2003年08月05日

枡野浩一その1


毎日のように手紙は来るけれどあなた以外の人からである

枡野浩一の歌で最近これが一番好き。一首の情報量が少なくて、たたみかけるよ
うな感じがいいです。憔悴しきってるような。頭で朗読する時に「あなた」以下
の下句で緩やかに転調するような。ああだこうだと考えすぎて体までだるくなって
きてる時にふっと力が抜けたような下句だと思います。そういう時しか書けない
ような歌ですね。
枡野浩一は短歌に対して多数の歌人とは違う考え方をもっていて、書くときに多く
のしばりを設けて、より今日的な短歌を目指している人です。彼はその方法を文章化
し、それが既存の歌人への批判となったりします。彼の考え方がシーンの中で注目
され、賛成だ反対だとなってますが、僕は他の人と同じように扱いたいと思います。
特に彼の歌の現代短歌に投げかける意味、とかを考えずに。
僕は前に、枡野浩一の歌をどう思うかと聞かれて

野茂がもし世界のNOMOになろうとも君や私の手柄ではない

という歌を引いて「こんなのはそのへんの高校生でも言えるんじゃないか」みたいな
ことを言ったことがあります。今でもその意見には変更はありませんが、なんとなく
最近、この人の歌が気になるということがあります。なんか、韻律みたいのが好きなん
ですね、この人の歌の。リズムというか。歌人一人につき一つもってるような韻律特性
が。NOMOの歌にしても確かに言ってることはそんなに面白くねえなあとか。別に
面白くなくてもいいのですが、割とこう、人に勝とうとするような欲望みたいなのが見
える感じがしてイマイチなのですが。しかし、この歌にしても、「手紙」の歌が持って
いるような、だるいような、内向的な、何もしてないのに疲れたような韻律を持ってると
思う。そこがやはり好きです。自分でもそういうことあるからね。自分でもそういうこ
とあると書いて気づいたのですが、なんだかんだ、俺は自分と同じだと思いながら読んで
るのかな。すべからく。短歌を。どうなんでしょうね。
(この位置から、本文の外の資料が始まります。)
--- src/rtl/ex_mem_wb_pipe.sv ---
// EX/MEM + MEM/WB pipeline registers with data-memory handshake and forwarding taps.
// Latency: 2 cycles EX -> write-back outputs, plus one cycle per memory wait cycle.
// Backpressure: pipe_stall holds EX and earlier while a memory access waits; optional DMEM_TIMEOUT_EN abandons it.
module ex_mem_wb_pipe #(
    parameter int DATA_W = 16,
    parameter int RA_W   = 2
) (
    input  logic              clk,
    input  logic              reset,
    input  logic              ex_valid,
    input  logic              ex_flush,
    input  logic [DATA_W-1:0] ex_alu_result,
    input  logic [DATA_W-1:0] ex_store_data,
    input  logic [RA_W-1:0]   ex_rd,
    input  logic              ex_reg_write,
    input  logic              ex_mem_read,
    input  logic              ex_mem_write,
    input  logic              ex_mem_to_reg,
    input  logic              ex_halt,
    output logic              pipe_stall,
    output logic              dmem_req,
    output logic              dmem_we,
    output logic [DATA_W-1:0] dmem_addr,
    output logic [DATA_W-1:0] dmem_wdata,
    input  logic [DATA_W-1:0] dmem_rdata,
    input  logic              dmem_ready,
    output logic              exmem_reg_write,
    output logic              exmem_is_load,
    output logic [RA_W-1:0]   exmem_rd,
    output logic [DATA_W-1:0] exmem_fwd_data,
    output logic              memwb_reg_write,
    output logic [RA_W-1:0]   memwb_rd,
    output logic [DATA_W-1:0] memwb_wdata,
    output logic              wb_halt,
    output logic              dmem_error
);

    typedef struct packed {
        logic [DATA_W-1:0] aluResult;
        logic [DATA_W-1:0] storeData;
        logic [RA_W-1:0]   rd;
        logic              regWrite;
        logic              memRead;
        logic              memWrite;
        logic              memToReg;
        logic              halt;
    } exmem_t;

    typedef struct packed {
        logic [DATA_W-1:0] wdata;
        logic [RA_W-1:0]   rd;
        logic              regWrite;
        logic              halt;
    } memwb_t;

    exmem_t exmemPay;
    logic   exmemValid;
    memwb_t memwbPay;
    logic   memwbValid;

    logic memOp;
    logic stallNow;
    logic abandon;

    // A live memory instruction in EX/MEM drives the data-memory port until it completes.
    assign memOp    = exmemValid & (exmemPay.memRead | exmemPay.memWrite);
    assign stallNow = memOp & ~dmem_ready;

`ifdef DMEM_TIMEOUT_EN
    logic [3:0] waitCnt;
    logic       errSticky;

    // The 15th consecutive stall cycle gives up on the access.
    assign abandon    = stallNow & (waitCnt == 4'd14);
    assign dmem_error = errSticky;

    // Count stall cycles of the current access; clear whenever the pipe advances.
    always_ff @(posedge clk) begin
        if (reset) begin
            waitCnt   <= 4'd0;
            errSticky <= 1'b0;
        end else begin
            if (!stallNow || abandon) begin
                waitCnt <= 4'd0;
            end else begin
                waitCnt <= waitCnt + 4'd1;
            end
            if (abandon) begin
                errSticky <= 1'b1;
            end
        end
    end
`else
    assign abandon    = 1'b0;
    assign dmem_error = 1'b0;
`endif

    assign pipe_stall = stallNow;

    assign dmem_req   = memOp;
    assign dmem_we    = exmemValid & exmemPay.memWrite;
    assign dmem_addr  = exmemPay.aluResult;
    assign dmem_wdata = exmemPay.storeData;

    // Forwarding taps are qualified by the stage valid so dead instructions never match.
    assign exmem_reg_write = exmemValid & exmemPay.regWrite;
    assign exmem_is_load   = exmemValid & exmemPay.memRead;
    assign exmem_rd        = exmemPay.rd;
    assign exmem_fwd_data  = exmemPay.aluResult;

    assign memwb_reg_write = memwbValid & memwbPay.regWrite;
    assign memwb_rd        = memwbPay.rd;
    assign memwb_wdata     = memwbPay.wdata;
    assign wb_halt         = memwbValid & memwbPay.halt;

    // EX/MEM captures the EX instruction unless the memory stage is stalled.
    always_ff @(posedge clk) begin
        if (reset) begin
            exmemValid <= 1'b0;
            exmemPay   <= '0;
        end else if (abandon) begin
            exmemValid <= 1'b0;
        end else if (!stallNow) begin
            exmemValid         <= ex_valid & ~ex_flush;
            exmemPay.aluResult <= ex_alu_result;
            exmemPay.storeData <= ex_store_data;
            exmemPay.rd        <= ex_rd;
            exmemPay.regWrite  <= ex_reg_write;
            exmemPay.memRead   <= ex_mem_read;
            exmemPay.memWrite  <= ex_mem_write;
            exmemPay.memToReg  <= ex_mem_to_reg;
            exmemPay.halt      <= ex_halt;
        end
    end

    // MEM/WB takes a bubble on every wait cycle, otherwise the selected write-back data.
    always_ff @(posedge clk) begin
        if (reset) begin
            memwbValid <= 1'b0;
            memwbPay   <= '0;
        end else if (stallNow) begin
            memwbValid <= 1'b0;
        end else begin
            memwbValid        <= exmemValid;
            memwbPay.wdata    <= exmemPay.memToReg ? dmem_rdata : exmemPay.aluResult;
            memwbPay.rd       <= exmemPay.rd;
            memwbPay.regWrite <= exmemPay.regWrite;
            memwbPay.halt     <= exmemPay.halt;
        end
    end

endmodule
File: src/rtl/cv32e40s_pkg.sv
// Shared LSU/OBI types and helpers for the data-side write buffer.
// Optional bypass of the write buffer is selected with CV32E40S_WBUF_BYPASS_EN.
package cv32e40s_pkg;

  localparam int unsigned WBUF_DEPTH_MAX = 4;

  // Write buffer states, derived from the occupancy count
  localparam logic [1:0] WBUF_EMPTY   = 2'd0;
  localparam logic [1:0] WBUF_PARTIAL = 2'd1;
  localparam logic [1:0] WBUF_FULL    = 2'd2;

  typedef struct packed {
    logic [31:0] addr;
    logic        we;
    logic [3:0]  be;
    logic [31:0] wdata;
    logic [1:0]  memtype;
    logic [2:0]  prot;
  } obi_data_req_t;

  function automatic logic is_bufferable_store(obi_data_req_t trans);
    return trans.we && trans.memtype[0];
  endfunction

endpackage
自分と同じ部分をテコにして読む
んでしょうか。他の人はどうやって読むのか。まあわからんなこの問題は。
もう一首あげましょう。

ローソンに足りないものをだれひとり思い出せない閉店時間

これいいですね。内容もいいです。コンビニ店員のバイトをしてるのかな。で、明日に
備えて商品を並べていて、あれ?でも何か足りない何だろうなというシチュエーションを
もっと大きな意味を含ませるようにして書いてます。あれ?しかしローソンは閉店しない
のか。24時間やってるよな。どうなんだこれ。俺の解釈はまったく違ってるのか?わか
らない。まあ僕の解釈で話を続けます。えーと。そう、この歌もさっき言ってた韻律を
もっている。転調はこの歌では「だれひとり」以下ですね。この「だれひとり」が入って
くるとこで、ぐっと胸にくるような感じがします。転調転調と書いてますが、短歌だとどんな
歌でもこの転調のようなものがあって、多くは上句と下句の間です。これが決まるといい歌
になるのかもしれません。
この歌の場合何が言いたいのかがNOMOの歌よりずっとあいまいにぼかされてますよね。
言語化しにくい。短歌全体から言って、そういう方がいい歌が多いような気がするのですが
そうかといってこういう歌ばかりだと、枡野浩一の特に初期の歌集の、あのべっとりくるよう
な生な感覚は失われてしまうような気もします。うーん。では次回また。